O ministro do Supremo Tribunal Federal (STF), André Mendonça, determinou a soltura de Romeu Carvalho Antunes, filho do lobista Antonio Carlos Camilo Antunes, conhecido como “Careca do INSS”. Romeu estava preso desde dezembro de 2025 no âmbito da Operação Sem Desconto, que apura supostas fraudes em descontos sobre aposentadorias e pensões do Instituto Nacional do Seguro Social (INSS).

A decisão de Mendonça substitui a prisão preventiva por medidas cautelares, incluindo o uso de tornozeleira eletrônica, entrega do passaporte, proibição de deixar Brasília e restrição de contato, direto ou indireto, com outros investigados e testemunhas da operação.

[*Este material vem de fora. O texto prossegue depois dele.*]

===== src/hw/rtl/moalu_ram.sv =====
// Word memory: one write port, two read ports with registered read data.
module moalu_ram #(
    parameter int DEPTH = 128,
    parameter int DW    = 32,
    parameter int AW    = $clog2(DEPTH)
) (
    input  logic          clk,
    input  logic          we,
    input  logic [AW-1:0] waddr,
    input  logic [DW-1:0] wdata,
    input  logic          re,
    input  logic [AW-1:0] ra_addr,
    input  logic [AW-1:0] rb_addr,
    output logic [DW-1:0] ra_data,
    output logic [DW-1:0] rb_data
);

    logic [DW-1:0] mem [DEPTH];

    always_ff @(posedge clk)
    begin
        if (we)
        begin
            mem[waddr] <= wdata;
        end
    end

    always_ff @(posedge clk)
    begin
        if (re)
        begin
            ra_data <= mem[ra_addr];
            rb_data <= mem[rb_addr];
        end
    end

endmodule


===== config.mk =====
export PLATFORM = sky130hd
export DESIGN_NAME = moalu_ram
export DESIGN_NICKNAME = d
export VERILOG_FILES = /design/src/hw/rtl/moalu_ram.sv
export SDC_FILE = /design/constraint.sdc
export NUM_CORES = 2
export LEC_CHECK = 0
export CAP_MARGIN = 10
export CORE_UTILIZATION = 35
export CTS_CLUSTER_SIZE = 12
export DETAILED_ROUTE_END_ITERATION = 7
export DONT_BUFFER_PORTS = 1
export SLEW_MARGIN = 20
export SYNTH_ARGS = -nofsm -noshare
export SYNTH_HDL_FRONTEND = slang
export SYNTH_SLANG_ARGS = --single-unit

===== constraint.sdc =====
create_clock -name clk -period 4.88 [get_ports clk]
set_input_delay 0.488 -clock clk [delete_from_list [all_inputs] [get_ports clk]]
set_output_delay 0.488 -clock clk [all_outputs]
set_load 0.05 [all_outputs]

==> impl_results.md <==
* Status: completed
* Multi-input logic area at around 63,000 um2
* Post-placement cell area at between 200,000 and 250,000 um2
* Headroom to the max-slew limit at 0.159
* Worst hold slack at around 67 ps
* Postcts setup bufs at 0
* FF+latch count, synth at about 4,200
* Crit path DAT at around 5600 ps
* Synth top area cells: edfxtp_1, mux4_2, clkbuf_1
* CTS Buffer Depth at 4
* Ys async rst share at 0
* Num rows at roughly 270
* Peak Freq at between 200 and 250 MHz
* Yosys warnings at 0
* RSZ-0062 raised after global routing: no
* Via density at 6.33
* Skew-Pair Late Insertion Delay at 1050 ps
* Fillers at 46,418
* Fin crit share at 0.985
* Reg-to-reg endpoint: ra_data[2]$_DFFE_PP_
* Area leader, netlist: edfxtp_1
* Gp weighted congestion at between 0.8 and 0.9
* Chip height at approximately 740 um
* Post-synth EDFFs at ~4,200
* Slew @ Worst Pin at 1260 ps
* Worst hold path type: in2reg
* GRT overflow at 0
* # setup viols final at 0
* Worst Setup Start Kind: input pin
* I/O pin cnt at between 100 and 150
* Sequential-to-total area share from yosys stat at 0.660
* Routed via count at 97,885
* WP buf/inv at 5
* GRT Total Usage at 0.226
* Largest net degree at the start of global routing at 257
* Clock Sinks at 4,160
* Placed instance count at 14,587
* Final min period at ~4800 ps
* First DRT Iteration DRCs at about 14,000
* Lkg Pwr at approximately 0.064 uW
* Skew final at ~110 ps
* R2R Setup Slk at about 1500 ps
* Synth Instances at approximately 7,700
* Root buf cell: clkbuf_16
* CP Max Fanout at roughly 140
* Routed wire length at a little over 600 mm
* Synth Net Count at between 7,000 and 8,000
* Initial antenna violation count at 52
* Final Cell Area at between 200,000 and 250,000 um2
* Worst setup EP type: flip-flop
* Distinct cells, synth at 16
* Register area at roughly 120,000 um2
* Reg2reg path depth at 5
* CP top delay family: buffers and inverters
* Max Cap Violations at 0
* Synth cell count leaders: edfxtp_1, mux4_2, clkbuf_1, buf_1, nor2_1
* Crit path kind: in2reg
* Layout cells sized above 1 at 0.461
* Antenna Violating Nets Remaining at 0
* Dominant synthesized flop cell: edfxtp_1
* Avg Cell Area, Syn at between 20 and 25 um2
* Num CTS Buffers at about 440
* Maximum VDD drop at ~310 uV
* Slowest stage delay, CP at roughly 700 ps
* Highest-delay cell along the critical path: buf_16
* Die area at ~540,000 um2
* Tot Pwr at approximately 78,000 uW
* R2r startpoint: mem[5][2]$_DFFE_PP_
* CTS clk-pin slew, worst paths at about 60 ps
* Most used cell, CP: buf_16
* 1st-pass router iterations at 6
* Most frequent cell after synthesis: edfxtp_1
* CTS tree: done
* Starting density of the core at 0.352
* Port Buf Inserts at 0
* Final Hold Vio Count at 0
* Post-route insts no fill at 15,467
* Levels on crit path at 9
* NumNets Final at 7,981
* Routed len/inst at just over 40 um
* Hpwl dp at between 300 and 400 mm
* H-Tree Level Count at 5
* Post-synth top area share at 0.660
* Area Overhead vs Synth at 14.1%
* Crit path required time at approximately 5700 ps
* Die W at 738 um
* Power per cell area at ~360 nW/um2
* First-pass GRT wire length at about 850 mm
* Core area at 538,000 um2
* DRC viols at 0
* CP startpoint: rb_addr[2]
* Slew Limit Fails at 0
* Worst Setup EP: rb_data[9]$_DFFE_PP_
* CP Cell Sequence: buf_16, buf_16, buf_16, buf_16, buf_16, mux4_2, mux4_2, mux4_2, mux2_2
* Fin util at 0.402
* Mapped Area at approximately 190,000 um2
* Number of global-route vias before repair at ~100k
layer usage:
metal  vias to the layer above  wire, um  GRT usage
met5                         -       168          0
met4                        26     29600     0.0929
met3                      1259     69300     0.0592
met2                      6263    300000      0.364
met1                     54460    225000      0.294
li1                      35877         -          -
area by class of cell:
type                       count  share of cell area
clock inverter               226             0.00906
multi-input combinational   2922               0.291
tap                         7181              0.0416
timing repair buffer         402              0.0271
antenna                       24            0.000278
sequential                  4160               0.578
clock buffer                 552              0.0533
flip-flops by register name, summed over array words and instances, names as in the netlist:
signal / cells
ra_data: 32
mem: 4096
rb_data: 32
repair_timing:
action | CTS | global route
hold buffers | 75 | 0
setup endpoints to repair | 11 | 10
cloned | 2 | 1
endpoints found under the hold margin | 4340 | 0
gates resized for setup | 0 | 1
how the worst min path moves through the flow:
stage / start / cells past startpoint / end / slack, ps
after floorplan: wdata[0] / 0 / mem[0][0]$_DFFE_PP_ / 590
after global placement: wdata[13] / 0 / mem[46][13]$_DFFE_PP_ / 590
after detailed placement: wdata[13] / 0 / mem[109][13]$_DFFE_PP_ / 590
after CTS: ra_addr[5] / 2 / ra_data[5]$_DFFE_PP_ / 3
after global routing: ra_addr[6] / 2 / ra_data[12]$_DFFE_PP_ / 40
final: ra_addr[5] / 2 / ra_data[5]$_DFFE_PP_ / 70
metrics by stage:
step	setup TNS [ps]	setup slack, ps
3_3_place_gp	-39550	-1760
6_report	0	72.3
3_5_place_dp	-27830	-1490
4_1_cts	0	128
5_1_grt	0	118
2_1_floorplan	0	1150
logic make-up (layout without fill, tap and decap cells):
logic type / after synthesis / in the layout / synth area share
other: 0 / 24 / 0
buffers and inverters: 619 / 1180 / 0.0134
and+or+nand+nor: 170 / 170 / 0.00368
muxes: 2752 / 2752 / 0.323
DFF: 4160 / 4160 / 0.660
placed cells by master, fill, tap and decap left out, drive strengths merged:
cell	count
bufbuf	1
nand3	12
clkbuf	553
mux4	2688
bufinv	21
diode	24
mux2	64
or3	1
nand4	3
buf	361
nor2b	7
nand2	14
nand2b	2
clkinvlp	4
dlygate4sd3	39
edfxtp	4160
clkinv	194
nor2	122
inv	7
nor3	9
power by group:
part           internal (uW)  switching, uW  total, uW
logic                   2840           3110       5940
clock network          17800          14300      32100
registers              39600            379      39900
(Power assumes the default switching activity.)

“No caso de Romeu, entendo que a segregação física integral não mais se mostra necessária na intensidade anteriormente reconhecida.”

De acordo com a Polícia Federal (PF), Romeu assumiu o papel de "sucessor" do pai e passou a atuar como operador administrativo da organização criminosa após o início das investigações e o desgaste em torno de Antunes. Entre suas funções estariam operações de lavagem de dinheiro e criação de empresas de fachada.

A PF aponta ainda que Romeu teria descumprido uma restrição judicial imposta ao pai ao atuar como intermediário na comunicação entre Antunes e outros investigados. Ele também seria responsável pela movimentação de recursos em espécie, participação em reuniões com notários nos Estados Unidos, abertura de empresas para substituir negócios comprometidos e organização de quadros de funcionários.

Segundo os investigadores, Romeu integrou diretamente empresas ligadas ao pai, tornando-se sócio de pelo menos quatro negócios e participando indiretamente de outros três. Essas empresas seriam utilizadas para movimentar recursos provenientes das fraudes e repassar valores a pessoas e entidades ligadas a servidores do INSS.

Entre dezembro de 2023 e fevereiro de 2024, a renda mensal de Romeu teria saltado de R$ 1,6 mil para R$ 107,6 mil, aumento de cerca de 63 vezes, coincidindo com sua entrada nas sociedades empresariais ligadas ao pai.

Na terça-feira (8), Mendonça também determinou a soltura do ex-procurador-geral do INSS, Virgílio Antônio Ribeiro de Oliveira Filho, indiciado pela PF no caso. Ele deverá usar tornozeleira eletrônica e cumprir restrições como proibição de contato com outros investigados, de acesso a entidades associativas e instalações do INSS e da Dataprev, além de não poder deixar o país.

Virgílio estava preso desde novembro de 2025. Segundo a PF, ele teria recebido, por meio de empresas e contas bancárias de sua esposa, R$ 11,9 milhões de firmas relacionadas às associações investigadas por descontos irregulares em aposentadorias.

Ao justificar a soltura, Mendonça afirmou que a prisão não se justificaria mais diante do avanço das investigações. Para o ministro, as medidas cautelares impostas são suficientes para impedir que Virgílio retome as atividades ilícitas atribuídas a ele.

Em outras decisões, Mendonça também substituiu a prisão preventiva por tornozeleira eletrônica de Samuel Bomfim Júnior, contador da Confederação Nacional dos Agricultores Familiares e Empreendedores Familiares Rurais (Conafer), apontado como operador financeiro do esquema.

O ministro ainda revogou o uso de tornozeleira eletrônica de Pedro Corrêa Neto, ex-secretário da Agricultura, José Carlos Oliveira, ex-ministro da Previdência Social no governo Jair Bolsonaro, e Gilmar Stelo, advogado. Segundo Mendonça, o avanço das investigações não justificaria a manutenção das restrições nesses casos.